* TASK:
Once you find the line containing "set -euo pipefail" in the data below, copy it and each following line exactly, up to and including the line containing "Testbench counts of", and nothing else.

RAW DATA START

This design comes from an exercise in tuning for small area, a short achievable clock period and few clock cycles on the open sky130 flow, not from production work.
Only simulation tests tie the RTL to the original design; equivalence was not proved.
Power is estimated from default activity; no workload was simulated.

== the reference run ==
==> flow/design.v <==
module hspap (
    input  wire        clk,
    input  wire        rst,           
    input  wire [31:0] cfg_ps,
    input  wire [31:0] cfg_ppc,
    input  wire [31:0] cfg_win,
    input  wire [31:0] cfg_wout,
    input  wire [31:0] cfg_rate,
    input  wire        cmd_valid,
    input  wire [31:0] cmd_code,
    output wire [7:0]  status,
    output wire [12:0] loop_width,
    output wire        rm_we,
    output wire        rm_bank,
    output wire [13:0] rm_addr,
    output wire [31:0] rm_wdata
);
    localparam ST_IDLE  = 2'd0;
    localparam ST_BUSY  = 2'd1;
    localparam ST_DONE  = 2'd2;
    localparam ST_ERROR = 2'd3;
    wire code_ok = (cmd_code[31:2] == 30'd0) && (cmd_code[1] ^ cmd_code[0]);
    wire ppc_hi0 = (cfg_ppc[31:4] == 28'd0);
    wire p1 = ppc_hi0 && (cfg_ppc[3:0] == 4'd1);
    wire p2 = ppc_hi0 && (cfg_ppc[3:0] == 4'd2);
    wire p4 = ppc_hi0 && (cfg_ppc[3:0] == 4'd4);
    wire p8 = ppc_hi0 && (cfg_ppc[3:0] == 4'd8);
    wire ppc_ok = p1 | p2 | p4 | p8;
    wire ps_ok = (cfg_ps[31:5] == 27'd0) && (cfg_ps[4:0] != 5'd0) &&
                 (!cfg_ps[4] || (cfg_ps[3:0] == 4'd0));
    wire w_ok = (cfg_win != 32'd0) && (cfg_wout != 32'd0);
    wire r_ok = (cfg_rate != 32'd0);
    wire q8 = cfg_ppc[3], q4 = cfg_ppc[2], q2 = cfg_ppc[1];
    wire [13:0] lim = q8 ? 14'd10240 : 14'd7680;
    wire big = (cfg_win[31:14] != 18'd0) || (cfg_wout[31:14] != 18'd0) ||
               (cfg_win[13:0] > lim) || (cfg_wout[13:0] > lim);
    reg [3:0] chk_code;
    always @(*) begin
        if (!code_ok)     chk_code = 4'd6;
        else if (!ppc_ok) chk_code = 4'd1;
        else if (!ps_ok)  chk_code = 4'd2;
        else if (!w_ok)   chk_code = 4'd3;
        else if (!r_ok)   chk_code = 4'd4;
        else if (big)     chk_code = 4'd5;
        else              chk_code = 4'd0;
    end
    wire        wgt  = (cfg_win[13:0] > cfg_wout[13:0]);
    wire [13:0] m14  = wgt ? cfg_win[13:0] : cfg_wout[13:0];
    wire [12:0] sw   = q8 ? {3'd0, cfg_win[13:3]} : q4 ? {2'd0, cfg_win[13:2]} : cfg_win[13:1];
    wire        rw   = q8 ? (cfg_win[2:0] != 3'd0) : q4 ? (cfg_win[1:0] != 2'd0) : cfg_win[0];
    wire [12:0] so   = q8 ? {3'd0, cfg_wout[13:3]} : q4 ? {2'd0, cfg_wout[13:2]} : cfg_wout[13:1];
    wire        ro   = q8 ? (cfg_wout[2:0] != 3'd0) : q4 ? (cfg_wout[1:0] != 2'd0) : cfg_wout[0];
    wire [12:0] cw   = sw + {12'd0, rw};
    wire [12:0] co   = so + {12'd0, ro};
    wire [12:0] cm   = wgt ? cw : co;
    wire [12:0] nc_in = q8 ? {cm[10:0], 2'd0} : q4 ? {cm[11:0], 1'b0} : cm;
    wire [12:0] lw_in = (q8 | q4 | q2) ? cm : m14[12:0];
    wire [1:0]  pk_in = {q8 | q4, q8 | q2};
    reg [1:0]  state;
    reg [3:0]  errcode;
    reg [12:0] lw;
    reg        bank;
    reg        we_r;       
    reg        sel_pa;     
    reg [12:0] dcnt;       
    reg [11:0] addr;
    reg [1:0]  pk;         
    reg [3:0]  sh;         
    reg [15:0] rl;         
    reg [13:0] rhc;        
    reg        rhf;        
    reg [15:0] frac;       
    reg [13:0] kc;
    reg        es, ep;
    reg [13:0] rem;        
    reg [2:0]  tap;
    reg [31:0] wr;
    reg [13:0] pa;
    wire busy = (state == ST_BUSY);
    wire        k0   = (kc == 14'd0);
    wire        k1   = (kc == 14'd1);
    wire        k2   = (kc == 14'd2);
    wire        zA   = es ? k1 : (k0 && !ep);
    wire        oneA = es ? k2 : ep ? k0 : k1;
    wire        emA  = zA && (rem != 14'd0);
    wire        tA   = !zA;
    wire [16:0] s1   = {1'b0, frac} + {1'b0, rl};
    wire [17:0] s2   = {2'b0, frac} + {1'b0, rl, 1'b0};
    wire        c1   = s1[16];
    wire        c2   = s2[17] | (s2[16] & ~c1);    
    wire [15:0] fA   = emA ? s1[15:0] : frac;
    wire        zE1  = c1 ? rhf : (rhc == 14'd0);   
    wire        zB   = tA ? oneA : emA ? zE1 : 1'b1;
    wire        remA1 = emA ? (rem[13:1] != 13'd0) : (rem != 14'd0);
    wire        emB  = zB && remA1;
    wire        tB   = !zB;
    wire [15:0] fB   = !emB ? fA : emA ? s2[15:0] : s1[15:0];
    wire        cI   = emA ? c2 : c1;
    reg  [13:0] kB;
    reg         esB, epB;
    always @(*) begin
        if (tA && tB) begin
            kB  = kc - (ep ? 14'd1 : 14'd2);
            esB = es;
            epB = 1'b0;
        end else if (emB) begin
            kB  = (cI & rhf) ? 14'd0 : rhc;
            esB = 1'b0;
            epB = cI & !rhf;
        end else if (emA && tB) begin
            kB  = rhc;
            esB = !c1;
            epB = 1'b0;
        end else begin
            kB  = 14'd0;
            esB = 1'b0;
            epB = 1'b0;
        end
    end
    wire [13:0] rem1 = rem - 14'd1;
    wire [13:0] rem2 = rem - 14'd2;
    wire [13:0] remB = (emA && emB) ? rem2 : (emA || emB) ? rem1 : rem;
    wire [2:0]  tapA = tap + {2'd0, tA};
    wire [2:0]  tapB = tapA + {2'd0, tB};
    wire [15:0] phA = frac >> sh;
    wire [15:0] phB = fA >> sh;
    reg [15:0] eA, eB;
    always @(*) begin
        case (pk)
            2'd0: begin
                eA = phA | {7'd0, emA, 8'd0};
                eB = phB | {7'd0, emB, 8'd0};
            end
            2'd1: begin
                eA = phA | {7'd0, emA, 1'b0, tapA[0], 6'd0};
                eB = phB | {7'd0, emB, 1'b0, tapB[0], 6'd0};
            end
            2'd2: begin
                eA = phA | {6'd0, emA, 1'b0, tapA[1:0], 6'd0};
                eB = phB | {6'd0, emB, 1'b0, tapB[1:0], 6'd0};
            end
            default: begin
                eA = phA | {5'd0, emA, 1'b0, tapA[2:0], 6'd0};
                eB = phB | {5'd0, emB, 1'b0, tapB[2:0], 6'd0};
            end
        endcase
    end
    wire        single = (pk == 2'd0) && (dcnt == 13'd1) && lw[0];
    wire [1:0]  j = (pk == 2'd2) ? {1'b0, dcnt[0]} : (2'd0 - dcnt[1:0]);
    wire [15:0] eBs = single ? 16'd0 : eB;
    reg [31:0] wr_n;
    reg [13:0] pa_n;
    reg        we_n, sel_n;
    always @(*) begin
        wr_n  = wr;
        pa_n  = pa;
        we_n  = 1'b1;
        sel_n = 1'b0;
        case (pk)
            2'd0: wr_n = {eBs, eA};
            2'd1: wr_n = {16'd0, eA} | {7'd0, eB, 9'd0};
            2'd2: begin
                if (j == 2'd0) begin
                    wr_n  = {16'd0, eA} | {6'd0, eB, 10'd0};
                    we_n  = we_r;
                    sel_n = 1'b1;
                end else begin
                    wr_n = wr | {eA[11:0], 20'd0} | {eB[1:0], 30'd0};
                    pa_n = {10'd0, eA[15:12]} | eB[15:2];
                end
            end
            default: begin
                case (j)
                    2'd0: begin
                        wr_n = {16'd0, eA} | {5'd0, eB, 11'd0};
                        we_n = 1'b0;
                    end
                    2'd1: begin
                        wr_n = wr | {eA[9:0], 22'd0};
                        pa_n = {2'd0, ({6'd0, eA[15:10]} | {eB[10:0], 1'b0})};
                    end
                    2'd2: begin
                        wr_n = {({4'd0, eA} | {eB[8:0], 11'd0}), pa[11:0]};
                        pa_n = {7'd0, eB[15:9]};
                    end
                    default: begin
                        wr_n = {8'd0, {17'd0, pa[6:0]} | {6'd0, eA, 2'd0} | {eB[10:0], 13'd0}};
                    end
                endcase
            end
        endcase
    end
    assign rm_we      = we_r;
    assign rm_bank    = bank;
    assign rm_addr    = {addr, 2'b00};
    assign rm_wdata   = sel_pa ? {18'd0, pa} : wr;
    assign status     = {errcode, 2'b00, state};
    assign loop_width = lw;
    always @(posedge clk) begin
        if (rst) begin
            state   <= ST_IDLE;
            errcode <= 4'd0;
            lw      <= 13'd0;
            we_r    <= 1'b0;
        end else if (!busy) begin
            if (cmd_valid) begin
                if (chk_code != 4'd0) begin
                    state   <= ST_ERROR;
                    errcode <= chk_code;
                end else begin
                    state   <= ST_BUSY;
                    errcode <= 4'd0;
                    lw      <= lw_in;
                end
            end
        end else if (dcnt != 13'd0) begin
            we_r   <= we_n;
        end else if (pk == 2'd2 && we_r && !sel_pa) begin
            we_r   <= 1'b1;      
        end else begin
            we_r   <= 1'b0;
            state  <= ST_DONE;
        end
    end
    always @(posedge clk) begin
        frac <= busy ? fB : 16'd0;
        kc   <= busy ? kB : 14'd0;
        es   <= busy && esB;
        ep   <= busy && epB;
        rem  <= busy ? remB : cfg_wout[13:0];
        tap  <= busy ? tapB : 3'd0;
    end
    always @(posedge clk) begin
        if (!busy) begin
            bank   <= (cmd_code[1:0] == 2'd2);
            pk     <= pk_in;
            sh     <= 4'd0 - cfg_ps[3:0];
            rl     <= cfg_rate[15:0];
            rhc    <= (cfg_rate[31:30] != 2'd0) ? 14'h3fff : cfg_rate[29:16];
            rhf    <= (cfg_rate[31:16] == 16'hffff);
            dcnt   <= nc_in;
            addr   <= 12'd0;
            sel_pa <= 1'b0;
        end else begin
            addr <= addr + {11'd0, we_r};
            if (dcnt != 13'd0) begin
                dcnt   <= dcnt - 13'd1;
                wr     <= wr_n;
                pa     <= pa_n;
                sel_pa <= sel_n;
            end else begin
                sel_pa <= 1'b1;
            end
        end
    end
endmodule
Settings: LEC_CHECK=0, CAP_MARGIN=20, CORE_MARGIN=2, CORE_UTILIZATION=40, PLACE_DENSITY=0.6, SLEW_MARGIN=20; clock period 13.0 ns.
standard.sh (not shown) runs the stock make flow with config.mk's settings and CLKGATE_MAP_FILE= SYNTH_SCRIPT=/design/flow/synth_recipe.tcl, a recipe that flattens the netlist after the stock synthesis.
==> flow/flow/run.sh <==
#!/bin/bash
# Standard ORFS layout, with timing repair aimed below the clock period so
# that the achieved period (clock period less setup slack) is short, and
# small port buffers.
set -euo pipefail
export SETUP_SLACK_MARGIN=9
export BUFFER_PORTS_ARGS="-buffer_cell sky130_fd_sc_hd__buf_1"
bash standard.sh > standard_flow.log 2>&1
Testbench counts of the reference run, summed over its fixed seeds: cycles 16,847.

RAW DATA END
RAW DATA START

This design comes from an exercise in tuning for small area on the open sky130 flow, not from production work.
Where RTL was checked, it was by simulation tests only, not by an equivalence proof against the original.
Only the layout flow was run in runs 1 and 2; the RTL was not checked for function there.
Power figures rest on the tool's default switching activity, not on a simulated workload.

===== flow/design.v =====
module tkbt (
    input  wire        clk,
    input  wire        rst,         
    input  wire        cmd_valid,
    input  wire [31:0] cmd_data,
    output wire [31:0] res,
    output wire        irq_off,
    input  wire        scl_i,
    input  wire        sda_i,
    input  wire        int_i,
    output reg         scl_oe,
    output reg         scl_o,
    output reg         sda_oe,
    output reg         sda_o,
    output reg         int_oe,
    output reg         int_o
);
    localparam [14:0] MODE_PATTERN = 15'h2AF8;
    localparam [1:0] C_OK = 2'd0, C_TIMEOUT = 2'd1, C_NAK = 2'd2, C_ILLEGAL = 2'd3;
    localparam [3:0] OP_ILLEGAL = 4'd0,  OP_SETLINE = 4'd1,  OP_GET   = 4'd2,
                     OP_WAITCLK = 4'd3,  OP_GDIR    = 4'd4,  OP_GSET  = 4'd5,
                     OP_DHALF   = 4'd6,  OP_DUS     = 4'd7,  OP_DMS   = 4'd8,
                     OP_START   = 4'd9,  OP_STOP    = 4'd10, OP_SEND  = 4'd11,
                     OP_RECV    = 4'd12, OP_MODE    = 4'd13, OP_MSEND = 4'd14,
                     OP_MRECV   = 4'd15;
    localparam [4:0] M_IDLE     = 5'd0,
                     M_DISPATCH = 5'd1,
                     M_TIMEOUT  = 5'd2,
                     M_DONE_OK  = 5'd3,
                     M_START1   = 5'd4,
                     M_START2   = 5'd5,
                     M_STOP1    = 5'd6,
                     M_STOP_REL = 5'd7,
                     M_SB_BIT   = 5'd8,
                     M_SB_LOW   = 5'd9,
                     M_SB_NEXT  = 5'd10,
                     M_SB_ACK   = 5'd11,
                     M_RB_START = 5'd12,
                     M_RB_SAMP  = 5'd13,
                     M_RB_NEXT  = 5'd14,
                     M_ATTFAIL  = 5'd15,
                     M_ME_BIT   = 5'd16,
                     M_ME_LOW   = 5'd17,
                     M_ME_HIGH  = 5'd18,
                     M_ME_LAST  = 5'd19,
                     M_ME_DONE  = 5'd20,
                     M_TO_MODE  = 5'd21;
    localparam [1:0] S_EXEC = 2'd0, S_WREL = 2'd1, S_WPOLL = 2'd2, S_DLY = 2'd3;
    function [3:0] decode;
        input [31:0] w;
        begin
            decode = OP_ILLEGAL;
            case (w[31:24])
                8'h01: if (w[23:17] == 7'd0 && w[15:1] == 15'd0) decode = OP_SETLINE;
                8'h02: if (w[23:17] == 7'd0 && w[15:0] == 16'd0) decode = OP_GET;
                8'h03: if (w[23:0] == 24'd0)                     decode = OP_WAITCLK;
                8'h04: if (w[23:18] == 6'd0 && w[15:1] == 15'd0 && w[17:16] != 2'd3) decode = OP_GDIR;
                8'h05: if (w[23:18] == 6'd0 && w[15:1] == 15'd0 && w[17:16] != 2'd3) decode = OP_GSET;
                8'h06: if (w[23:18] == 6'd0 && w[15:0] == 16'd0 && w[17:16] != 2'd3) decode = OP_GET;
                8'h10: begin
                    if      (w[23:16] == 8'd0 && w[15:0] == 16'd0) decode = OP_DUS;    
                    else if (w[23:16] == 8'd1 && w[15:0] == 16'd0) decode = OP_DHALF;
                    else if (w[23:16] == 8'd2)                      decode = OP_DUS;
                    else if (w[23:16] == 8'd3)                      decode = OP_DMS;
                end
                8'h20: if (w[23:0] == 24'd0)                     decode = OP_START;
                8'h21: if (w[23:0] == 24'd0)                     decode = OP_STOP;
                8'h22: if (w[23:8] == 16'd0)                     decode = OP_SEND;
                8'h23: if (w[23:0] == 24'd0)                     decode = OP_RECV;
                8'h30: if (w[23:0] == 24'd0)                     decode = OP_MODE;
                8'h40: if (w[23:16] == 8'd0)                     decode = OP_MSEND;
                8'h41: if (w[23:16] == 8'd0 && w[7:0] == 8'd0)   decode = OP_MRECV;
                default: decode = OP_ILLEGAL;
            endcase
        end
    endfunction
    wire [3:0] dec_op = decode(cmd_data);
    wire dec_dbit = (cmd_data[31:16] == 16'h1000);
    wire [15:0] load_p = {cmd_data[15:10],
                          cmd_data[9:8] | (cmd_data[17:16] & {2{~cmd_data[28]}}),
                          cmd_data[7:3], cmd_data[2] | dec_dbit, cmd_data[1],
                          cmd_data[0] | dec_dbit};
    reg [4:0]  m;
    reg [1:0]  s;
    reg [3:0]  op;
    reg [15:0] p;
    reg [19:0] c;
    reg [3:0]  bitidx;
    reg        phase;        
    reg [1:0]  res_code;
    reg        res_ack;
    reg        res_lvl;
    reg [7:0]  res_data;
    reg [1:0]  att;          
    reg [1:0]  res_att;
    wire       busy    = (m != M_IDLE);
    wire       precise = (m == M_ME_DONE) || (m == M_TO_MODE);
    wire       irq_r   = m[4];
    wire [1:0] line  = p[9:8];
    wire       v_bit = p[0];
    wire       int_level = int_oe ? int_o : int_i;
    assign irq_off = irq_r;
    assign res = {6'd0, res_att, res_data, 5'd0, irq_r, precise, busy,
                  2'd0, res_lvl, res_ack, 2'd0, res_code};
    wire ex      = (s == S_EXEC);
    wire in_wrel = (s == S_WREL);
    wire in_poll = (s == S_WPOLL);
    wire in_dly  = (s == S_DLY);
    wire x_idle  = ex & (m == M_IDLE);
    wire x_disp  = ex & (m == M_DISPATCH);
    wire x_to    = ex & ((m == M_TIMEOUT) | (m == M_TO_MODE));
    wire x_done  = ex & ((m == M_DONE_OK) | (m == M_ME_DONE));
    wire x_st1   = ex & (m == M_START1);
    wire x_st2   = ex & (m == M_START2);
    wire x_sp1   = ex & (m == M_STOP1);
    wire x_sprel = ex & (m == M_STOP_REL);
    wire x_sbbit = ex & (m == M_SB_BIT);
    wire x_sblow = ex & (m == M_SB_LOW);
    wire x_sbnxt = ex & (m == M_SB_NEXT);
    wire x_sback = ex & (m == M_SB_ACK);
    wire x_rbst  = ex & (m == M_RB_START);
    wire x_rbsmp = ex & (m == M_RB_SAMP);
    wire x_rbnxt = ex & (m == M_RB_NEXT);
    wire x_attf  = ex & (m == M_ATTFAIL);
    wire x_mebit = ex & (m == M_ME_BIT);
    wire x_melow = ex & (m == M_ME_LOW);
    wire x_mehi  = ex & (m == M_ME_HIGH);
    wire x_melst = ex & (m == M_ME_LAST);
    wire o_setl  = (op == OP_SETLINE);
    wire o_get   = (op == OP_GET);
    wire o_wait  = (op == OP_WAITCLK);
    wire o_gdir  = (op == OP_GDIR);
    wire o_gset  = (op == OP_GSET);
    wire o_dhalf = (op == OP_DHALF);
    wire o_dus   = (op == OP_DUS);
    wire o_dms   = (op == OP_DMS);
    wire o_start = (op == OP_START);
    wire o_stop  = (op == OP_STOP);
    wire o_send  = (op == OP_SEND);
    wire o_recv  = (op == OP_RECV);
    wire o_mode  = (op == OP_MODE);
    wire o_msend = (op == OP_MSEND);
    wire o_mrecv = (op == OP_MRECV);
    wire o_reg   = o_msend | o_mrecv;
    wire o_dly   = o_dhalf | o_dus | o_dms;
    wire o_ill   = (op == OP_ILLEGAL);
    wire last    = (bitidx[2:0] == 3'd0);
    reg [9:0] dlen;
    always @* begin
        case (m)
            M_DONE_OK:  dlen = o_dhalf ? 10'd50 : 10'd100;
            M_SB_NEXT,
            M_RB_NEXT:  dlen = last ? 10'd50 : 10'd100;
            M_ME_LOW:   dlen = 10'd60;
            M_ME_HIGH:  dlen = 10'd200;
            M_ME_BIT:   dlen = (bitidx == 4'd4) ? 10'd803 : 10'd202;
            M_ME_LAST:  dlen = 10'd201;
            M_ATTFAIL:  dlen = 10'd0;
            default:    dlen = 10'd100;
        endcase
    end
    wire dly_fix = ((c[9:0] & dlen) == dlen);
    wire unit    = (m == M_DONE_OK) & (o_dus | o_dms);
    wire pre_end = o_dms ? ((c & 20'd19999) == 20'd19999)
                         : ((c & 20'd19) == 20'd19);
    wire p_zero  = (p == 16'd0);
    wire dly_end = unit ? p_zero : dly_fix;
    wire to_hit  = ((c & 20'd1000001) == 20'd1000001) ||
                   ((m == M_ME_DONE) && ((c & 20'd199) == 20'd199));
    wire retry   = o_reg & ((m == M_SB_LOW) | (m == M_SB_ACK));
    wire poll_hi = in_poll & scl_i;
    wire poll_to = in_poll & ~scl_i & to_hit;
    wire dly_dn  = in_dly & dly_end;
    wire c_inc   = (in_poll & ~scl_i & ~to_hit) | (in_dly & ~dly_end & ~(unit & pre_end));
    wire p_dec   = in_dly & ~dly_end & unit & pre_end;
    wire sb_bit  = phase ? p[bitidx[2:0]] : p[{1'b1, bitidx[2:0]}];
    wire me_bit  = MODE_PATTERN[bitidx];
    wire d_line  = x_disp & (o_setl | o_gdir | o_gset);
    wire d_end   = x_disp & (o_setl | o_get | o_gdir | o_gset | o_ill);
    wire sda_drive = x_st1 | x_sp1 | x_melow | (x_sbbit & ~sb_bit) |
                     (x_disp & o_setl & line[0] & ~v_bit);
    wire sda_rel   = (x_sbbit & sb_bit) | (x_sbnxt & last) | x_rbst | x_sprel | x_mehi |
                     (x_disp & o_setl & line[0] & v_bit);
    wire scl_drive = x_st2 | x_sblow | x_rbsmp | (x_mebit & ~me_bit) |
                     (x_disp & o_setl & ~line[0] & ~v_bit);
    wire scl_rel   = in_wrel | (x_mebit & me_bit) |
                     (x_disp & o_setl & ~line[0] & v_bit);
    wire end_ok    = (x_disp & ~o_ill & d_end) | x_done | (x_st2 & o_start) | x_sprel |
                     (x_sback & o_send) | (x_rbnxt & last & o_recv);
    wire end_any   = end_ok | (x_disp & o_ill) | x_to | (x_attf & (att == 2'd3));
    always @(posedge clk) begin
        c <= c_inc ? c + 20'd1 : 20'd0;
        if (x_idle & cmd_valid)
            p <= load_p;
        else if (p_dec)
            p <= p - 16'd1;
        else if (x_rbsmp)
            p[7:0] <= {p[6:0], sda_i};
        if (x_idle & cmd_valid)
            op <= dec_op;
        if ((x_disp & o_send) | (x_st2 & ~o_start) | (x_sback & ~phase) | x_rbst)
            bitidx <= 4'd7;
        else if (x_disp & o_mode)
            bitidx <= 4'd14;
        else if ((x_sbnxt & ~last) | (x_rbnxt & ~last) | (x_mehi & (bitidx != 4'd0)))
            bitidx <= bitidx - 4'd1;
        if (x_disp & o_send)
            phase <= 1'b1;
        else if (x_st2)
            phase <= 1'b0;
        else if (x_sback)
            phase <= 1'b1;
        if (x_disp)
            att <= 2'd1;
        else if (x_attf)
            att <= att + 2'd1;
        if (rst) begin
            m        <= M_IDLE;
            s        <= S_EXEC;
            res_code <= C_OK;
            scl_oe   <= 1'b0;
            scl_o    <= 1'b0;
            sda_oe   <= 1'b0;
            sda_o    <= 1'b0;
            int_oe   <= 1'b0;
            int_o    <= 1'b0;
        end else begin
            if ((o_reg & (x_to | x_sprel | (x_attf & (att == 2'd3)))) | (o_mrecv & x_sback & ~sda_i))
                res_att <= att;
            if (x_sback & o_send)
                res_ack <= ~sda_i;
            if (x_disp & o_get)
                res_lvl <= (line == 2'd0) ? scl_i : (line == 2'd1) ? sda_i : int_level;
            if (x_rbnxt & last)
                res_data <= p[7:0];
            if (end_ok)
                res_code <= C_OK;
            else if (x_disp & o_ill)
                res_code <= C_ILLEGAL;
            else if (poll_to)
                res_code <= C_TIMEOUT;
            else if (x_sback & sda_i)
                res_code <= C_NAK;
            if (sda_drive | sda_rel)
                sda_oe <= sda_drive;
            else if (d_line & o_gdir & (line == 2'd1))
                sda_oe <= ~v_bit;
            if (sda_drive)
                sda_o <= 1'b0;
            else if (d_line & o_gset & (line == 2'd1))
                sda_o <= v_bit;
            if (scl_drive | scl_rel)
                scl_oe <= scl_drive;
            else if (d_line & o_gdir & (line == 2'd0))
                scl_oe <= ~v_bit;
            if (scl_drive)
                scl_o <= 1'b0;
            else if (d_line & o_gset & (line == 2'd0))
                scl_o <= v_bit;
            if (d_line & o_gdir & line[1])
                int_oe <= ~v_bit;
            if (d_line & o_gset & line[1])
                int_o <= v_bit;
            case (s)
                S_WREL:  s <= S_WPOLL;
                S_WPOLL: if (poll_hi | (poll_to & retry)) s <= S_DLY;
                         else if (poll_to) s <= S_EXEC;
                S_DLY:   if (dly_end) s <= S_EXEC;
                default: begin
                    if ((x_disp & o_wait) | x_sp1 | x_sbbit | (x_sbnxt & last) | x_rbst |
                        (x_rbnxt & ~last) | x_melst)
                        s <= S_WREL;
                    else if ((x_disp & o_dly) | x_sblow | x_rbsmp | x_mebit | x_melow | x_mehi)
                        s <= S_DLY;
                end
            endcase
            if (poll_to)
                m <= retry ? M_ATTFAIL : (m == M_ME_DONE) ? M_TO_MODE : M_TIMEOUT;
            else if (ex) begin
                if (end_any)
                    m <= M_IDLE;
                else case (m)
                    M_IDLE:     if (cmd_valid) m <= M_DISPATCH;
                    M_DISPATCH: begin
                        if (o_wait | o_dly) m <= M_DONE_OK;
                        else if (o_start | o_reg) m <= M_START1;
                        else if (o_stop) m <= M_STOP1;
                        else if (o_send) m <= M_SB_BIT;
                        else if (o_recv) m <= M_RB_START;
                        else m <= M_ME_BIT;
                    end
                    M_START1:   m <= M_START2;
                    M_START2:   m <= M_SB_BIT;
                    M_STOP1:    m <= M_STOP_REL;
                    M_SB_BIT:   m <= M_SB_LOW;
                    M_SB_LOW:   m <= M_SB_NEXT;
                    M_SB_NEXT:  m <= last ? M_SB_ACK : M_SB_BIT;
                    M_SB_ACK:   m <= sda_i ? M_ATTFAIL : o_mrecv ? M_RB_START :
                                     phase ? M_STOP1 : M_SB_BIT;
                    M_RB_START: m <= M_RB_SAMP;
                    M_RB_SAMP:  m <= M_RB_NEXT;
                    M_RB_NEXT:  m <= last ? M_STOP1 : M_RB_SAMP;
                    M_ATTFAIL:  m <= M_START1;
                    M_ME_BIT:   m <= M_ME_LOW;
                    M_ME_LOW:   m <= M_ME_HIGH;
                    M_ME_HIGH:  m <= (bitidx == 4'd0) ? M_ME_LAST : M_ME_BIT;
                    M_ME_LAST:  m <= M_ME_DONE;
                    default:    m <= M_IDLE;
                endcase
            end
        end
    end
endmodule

RAW DATA END

* YOUR SOLUTION:
set -euo pipefail
export SETUP_SLACK_MARGIN=9
export BUFFER_PORTS_ARGS="-buffer_cell sky130_fd_sc_hd__buf_1"
bash standard.sh > standard_flow.log 2>&1
Testbench counts of the reference run, summed over its fixed seeds: cycles 16,847.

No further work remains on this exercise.